▶ _How to complete this task_:
The listing has to be given again in full and exactly.

▶ _Data under study_:

Context: an optimization exercise on an open-source flow, tuned for small area. The choices shown serve that exercise and are no tape-out recipe.
Only simulation tests tie the RTL to the original design; equivalence was not proved.
Power figures rest on the tool's default switching activity, not on a simulated workload. The clock port is modelled as an ideal driver; clocking choices that lean on that would not hold on a real chip.

## flow/design.v (module list and top-level ports; edited modules follow where they fit)
// module operand_mult_array: 2035 lines
// module product_adder_tree: 97 lines
// module result_buffer_ctrl: 50 lines
// module result_ram: 17 lines
// module mac_buff_top: 43 lines
module mac_buff_top (
    input  logic           CLK,
    input  logic           RST_N,
    input  logic           en_mac,
    input  logic [127:0]   operands,
    input  logic           en_block_read,
    output logic           rdy_mac,
    output logic           rdy_block_read,
    output logic           mem_val_valid,
    output logic [33:0]    mem_val_data
);
  // ...
==> flow/flow/run.sh <==
#!/bin/bash
# The standard layout (standard.sh) with these changes:
# - synthesis is synth_recipe.tcl with Yosys's generic abc pass skipped
#   inside synth (-noabc), so that extract_fa sees the adder tree as written;
#   the final liberty abc, flattening and renaming are unchanged
# - input and output ports get the smallest buffer (buf_1) instead of the
#   delay cell buffer_ports picks by default; every port is still buffered
# - a leaner clock tree: clkbuf_16 only, larger sink clusters and no dummy
#   balancing loads
set -euo pipefail
HERE=$(cd "$(dirname "$0")" && pwd)
CTS="-sink_clustering_enable -repair_clock_nets -dont_use_dummy_load"
CTS="$CTS -buf_list sky130_fd_sc_hd__clkbuf_16"
CTS="$CTS -sink_clustering_size 26 -sink_clustering_max_diameter 120"
bash standard.sh "SYNTH_SCRIPT=$HERE/synth_noabc.tcl" "CTS_ARGS=$CTS" \
    "BUFFER_PORTS_ARGS=-buffer_cell sky130_fd_sc_hd__buf_1" finish > standard_make.log 2>&1
==> flow/flow/synth_noabc.tcl <==
proc synth {args} { yosys synth -nofsm -noshare -noabc {*}$args }
source $::env(SCRIPTS_DIR)/synth.tcl
# left out here: clear keep_hierarchy, flatten, clean up, hide names made inside functions, write 1_2_yosys.v
==> flow/standard.sh <==
#!/bin/bash
# synth_recipe.tcl (not shown) runs the flow's synth.tcl, then flattens the netlist and writes it again
# the make line also repeats each setting of config.mk as NAME=value (left out here)
make -C /OpenROAD-flow-scripts/flow DESIGN_CONFIG=/design/flow/config.mk WORK_HOME=/design/flow/orfs CLKGATE_MAP_FILE= SYNTH_SCRIPT=/design/flow/synth_recipe.tcl "${@:-finish}"
==> flow/config.mk <==
export PLATFORM = sky130hd
export DESIGN_NAME = mac_buff_top
export DESIGN_NICKNAME = mac_buff_top
export VERILOG_FILES = /design/flow/design.v
export SDC_FILE = /design/flow/constraint.sdc
export NUM_CORES = 4
export LEC_CHECK = 0
export CAP_MARGIN = 20
export CORE_MARGIN = 2
export CORE_UTILIZATION = 60
export SLEW_MARGIN = 20
==> flow/constraint.sdc <==
create_clock -name core_clock -period 6.0 [get_ports {CLK}]
set_input_delay 1.2000 -clock core_clock [delete_from_list [all_inputs] [get_ports {CLK}]]
set_output_delay 1.2000 -clock core_clock [all_outputs]
set_load 0.01 [all_outputs]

▶ _Written response_:
Context: an optimization exercise on an open-source flow, tuned for small area. The choices shown serve that exercise and are no tape-out recipe.
Only simulation tests tie the RTL to the original design; equivalence was not proved.
Power figures rest on the tool's default switching activity, not on a simulated workload. The clock port is modelled as an ideal driver; clocking choices that lean on that would not hold on a real chip.

## flow/design.v (module list and top-level ports; edited modules follow where they fit)
// module operand_mult_array: 2035 lines
// module product_adder_tree: 97 lines
// module result_buffer_ctrl: 50 lines
// module result_ram: 17 lines
// module mac_buff_top: 43 lines
module mac_buff_top (
    input  logic           CLK,
    input  logic           RST_N,
    input  logic           en_mac,
    input  logic [127:0]   operands,
    input  logic           en_block_read,
    output logic           rdy_mac,
    output logic           rdy_block_read,
    output logic           mem_val_valid,
    output logic [33:0]    mem_val_data
);
  // ...
==> flow/flow/run.sh <==
#!/bin/bash
# The standard layout (standard.sh) with these changes:
# - synthesis is synth_recipe.tcl with Yosys's generic abc pass skipped
#   inside synth (-noabc), so that extract_fa sees the adder tree as written;
#   the final liberty abc, flattening and renaming are unchanged
# - input and output ports get the smallest buffer (buf_1) instead of the
#   delay cell buffer_ports picks by default; every port is still buffered
# - a leaner clock tree: clkbuf_16 only, larger sink clusters and no dummy
#   balancing loads
set -euo pipefail
HERE=$(cd "$(dirname "$0")" && pwd)
CTS="-sink_clustering_enable -repair_clock_nets -dont_use_dummy_load"
CTS="$CTS -buf_list sky130_fd_sc_hd__clkbuf_16"
CTS="$CTS -sink_clustering_size 26 -sink_clustering_max_diameter 120"
bash standard.sh "SYNTH_SCRIPT=$HERE/synth_noabc.tcl" "CTS_ARGS=$CTS" \
    "BUFFER_PORTS_ARGS=-buffer_cell sky130_fd_sc_hd__buf_1" finish > standard_make.log 2>&1
==> flow/flow/synth_noabc.tcl <==
proc synth {args} { yosys synth -nofsm -noshare -noabc {*}$args }
source $::env(SCRIPTS_DIR)/synth.tcl
# left out here: clear keep_hierarchy, flatten, clean up, hide names made inside functions, write 1_2_yosys.v
==> flow/standard.sh <==
#!/bin/bash
# synth_recipe.tcl (not shown) runs the flow's synth.tcl, then flattens the netlist and writes it again
# the make line also repeats each setting of config.mk as NAME=value (left out here)
make -C /OpenROAD-flow-scripts/flow DESIGN_CONFIG=/design/flow/config.mk WORK_HOME=/design/flow/orfs CLKGATE_MAP_FILE= SYNTH_SCRIPT=/design/flow/synth_recipe.tcl "${@:-finish}"
==> flow/config.mk <==
export PLATFORM = sky130hd
export DESIGN_NAME = mac_buff_top
export DESIGN_NICKNAME = mac_buff_top
export VERILOG_FILES = /design/flow/design.v
export SDC_FILE = /design/flow/constraint.sdc
export NUM_CORES = 4
export LEC_CHECK = 0
export CAP_MARGIN = 20
export CORE_MARGIN = 2
export CORE_UTILIZATION = 60
export SLEW_MARGIN = 20
==> flow/constraint.sdc <==
create_clock -name core_clock -period 6.0 [get_ports {CLK}]
set_input_delay 1.2000 -clock core_clock [delete_from_list [all_inputs] [get_ports {CLK}]]
set_output_delay 1.2000 -clock core_clock [all_outputs]
set_load 0.01 [all_outputs]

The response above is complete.